When I was a kid, my classmates and I were encouraged to make ashtrays during the pottery unit in art class. Teachers wanted us to make something that might be useful to parents but that didn’t have to be perfectly glazed for safety (no drinking glasses or cereal bowls). We weren’t perfect glazers in any sense, nor were we perfect pot formers, be they pinch pots or coil pots. Much of children’s lumpy, multi-colored, multi-textured pottery was only good for tapping the ashes off a cigarette. Can you imagine children being encouraged to make ashtrays in school today?
Smoking was a common cultural phenomenon for both men and women in the 1970s and 1980s. My dad smoked up to three or four packs a day. I think Marlboro was his brand. Mom smoked occasionally, mostly on a social basis. Smoking was so socially acceptable that the Little Falls High School had a fenced area outside the doors near the math department that was designated for student smoking. Kids called it the Bull Pen. This was at a time when it was illegal for anyone under age 18 to smoke, so for the school to have a designated spot of illegal student smoking seems unconscionable now, especially in light of today’s Zero Tolerance policies, which are so strict it’s a wonder kids are allowed to breathe in school.
It seems to me the thinking behind providing the Bull Pen was that kids were going to smoke anyway so it was better to have them do it outside rather than in the bathrooms. I was not a smoker so I never went out to the Bull Pen. There was an air of mystery and intrigue that surrounded the place for me, although for those who visited, a haze of smoke and gossip were probably all that filled the air.
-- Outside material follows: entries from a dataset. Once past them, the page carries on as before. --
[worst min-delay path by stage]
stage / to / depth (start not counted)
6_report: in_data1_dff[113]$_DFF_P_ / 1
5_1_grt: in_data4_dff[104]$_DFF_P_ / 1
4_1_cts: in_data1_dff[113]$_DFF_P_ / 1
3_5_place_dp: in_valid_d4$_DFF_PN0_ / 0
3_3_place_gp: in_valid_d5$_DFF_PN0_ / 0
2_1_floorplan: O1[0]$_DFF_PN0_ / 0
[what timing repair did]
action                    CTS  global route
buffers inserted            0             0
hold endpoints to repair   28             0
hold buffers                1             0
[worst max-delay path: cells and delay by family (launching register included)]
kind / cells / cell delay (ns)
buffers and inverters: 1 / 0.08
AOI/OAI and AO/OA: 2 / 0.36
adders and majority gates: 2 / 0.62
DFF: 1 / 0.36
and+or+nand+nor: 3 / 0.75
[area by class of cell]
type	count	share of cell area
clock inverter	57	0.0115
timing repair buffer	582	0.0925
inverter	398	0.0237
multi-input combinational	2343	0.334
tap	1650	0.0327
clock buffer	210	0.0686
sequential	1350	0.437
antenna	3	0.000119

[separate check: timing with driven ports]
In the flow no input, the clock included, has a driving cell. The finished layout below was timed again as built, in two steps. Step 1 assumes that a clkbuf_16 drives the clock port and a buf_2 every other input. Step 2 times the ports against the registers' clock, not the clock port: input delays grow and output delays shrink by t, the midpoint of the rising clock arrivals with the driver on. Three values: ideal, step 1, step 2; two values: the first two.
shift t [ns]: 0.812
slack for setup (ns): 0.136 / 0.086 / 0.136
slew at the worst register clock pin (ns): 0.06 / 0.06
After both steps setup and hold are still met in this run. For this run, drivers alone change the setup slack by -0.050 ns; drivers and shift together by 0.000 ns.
Context: an optimization exercise on an open-source flow, tuned for small area, a short achievable clock period and few clock cycles. The choices shown serve that exercise and are no tape-out recipe. At most, simulation tests tie the RTL to the original design; equivalence was not proved. Power and IR drop assume default switching activity.

==> flow/design.v (excerpt) <==
module cpu_hazard(input wire clk,
           input wire rst,
           input wire enable,
           input wire start,
           output wire d_we,
           output wire [7:0] i_addr,
           output wire [7:0] d_addr,
           input  wire [15:0] i_datain,
           input  wire [15:0] d_datain,
           output wire [15:0] d_dataout,
           output wire busy
    );
    function automatic [7:0] add8(input [7:0] x, input [7:0] y);
      reg [7:0] p, g, t, gg, tt;
      integer d, i;
      begin
        p = x ^ y;
        g = x & y;
        t = x | y;
        gg = g;
        tt = t;
        for (d = 1; d < 8; d = d * 2)
          for (i = 7; i >= d; i = i - 1)
          begin
            if (d == 1 && i == 1)
              gg[1] = g[1] | ((t[1] & x[0]) & y[0]);
            else
              gg[i] = gg[i] | (tt[i] & gg[i - d]);
            tt[i] = tt[i] & tt[i - d];
          end
        add8 = p ^ {gg[6:0], 1'b0};
      end
    endfunction
    function automatic [7:0] inc8(input [7:0] x);
      integer i;
      begin
        for (i = 0; i < 8; i = i + 1)
          inc8[i] = x[i] ^ ((i == 0) ? 1'b1 : &(x | ~((8'd1 << i) - 8'd1)));
      end
    endfunction
    function automatic [15:0] rev16(input [15:0] x);
      integer i;
      for (i = 0; i < 16; i = i + 1) rev16[i] = x[15 - i];
    endfunction
    reg state;
    reg [7:0] pc;
    reg [15:0] gr [0:7];       
    reg [7:0]  vld;            
    reg zf, nf, cf;
    reg [15:0] ex_a;           
    reg [15:0] ex_b;           
    reg [3:0]  ex_sh;          
    reg [7:0]  ex_wsel;        
    reg        ex_load;
    reg        ex_store;
    reg        ex_flags;       
    reg        ex_sub;         
  ...
Settings: LEC_CHECK=0, CAP_MARGIN=20, CORE_MARGIN=2, CORE_UTILIZATION=40, SETUP_SLACK_MARGIN=2.5, SLEW_MARGIN=20; clock period 6.0 ns.
standard.sh (not shown) runs the stock make flow with config.mk's settings and CLKGATE_MAP_FILE= SYNTH_SCRIPT=/design/flow/synth_recipe.tcl, a recipe that flattens the netlist after the stock synthesis.
==> flow/flow/run.sh <==
#!/bin/bash
# Layout flow: the standard ORFS flow (standard synthesis, floorplan, power grid,
# placement, CTS, routing) with two changes to how the resizer works:
#  - ports are buffered with a plain buffer (buf_4) instead of the delay cell the
#    platform picks by default;
#  - the resizer may change a cell to any equivalent cell, not only one with the
#    same footprint (MATCH_CELL_FOOTPRINT=0).
# ORFS writes each step's full log under orfs/logs; make's own output goes to flow.log.
set -euo pipefail
bash standard.sh MATCH_CELL_FOOTPRINT=0 "BUFFER_PORTS_ARGS=-buffer_cell sky130_fd_sc_hd__buf_4" finish > flow.log 2>&1
Testbench counts at the start, summed over its fixed seeds: cycles 82,400.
Society’s acceptance of smoking had to have been shifting in the 1980s because, as teens, my siblings and I were constantly campaigning to get Dad to quit. I remember watching an anti-smoking movie with him called “Cold Turkey” that seemed to spur us on. (Online research shows that this movie, written as a comedy about a town of people staying away from cigarettes for a month, was released in 1971. As I was only four then, I’m guessing we caught a rerun when I was older. The movie starred Dick Van Dyke, who has always reminded me of my dad.) After stopping and starting a number of times, my dad finally quit smoking.
Second-hand smoke and the smell of cigarettes have never appealed to me, but after nagging Dad to quit, it certainly would have been hypocritical of me to start, so I’ve never taken up smoking.
After giving up cigarettes, Dad started chewing toothpicks because they gave his hands and mouth something to do. We used to joke that he’d catch Dutch elm disease. Splinters of toothpicks wound up in many of the ashtrays we had in the house, although I can’t recall Dad ever using one of the handmade ashtrays my siblings or I had made for him in art class.
Mary Warner
Got a chuckle when I read your story Mary. Went through this with my dad, but I never had the ash tray project when I attended school. I’m sure my dad would have used it if I had though, probably on the porch, as he smoked everywhere in and out of the house.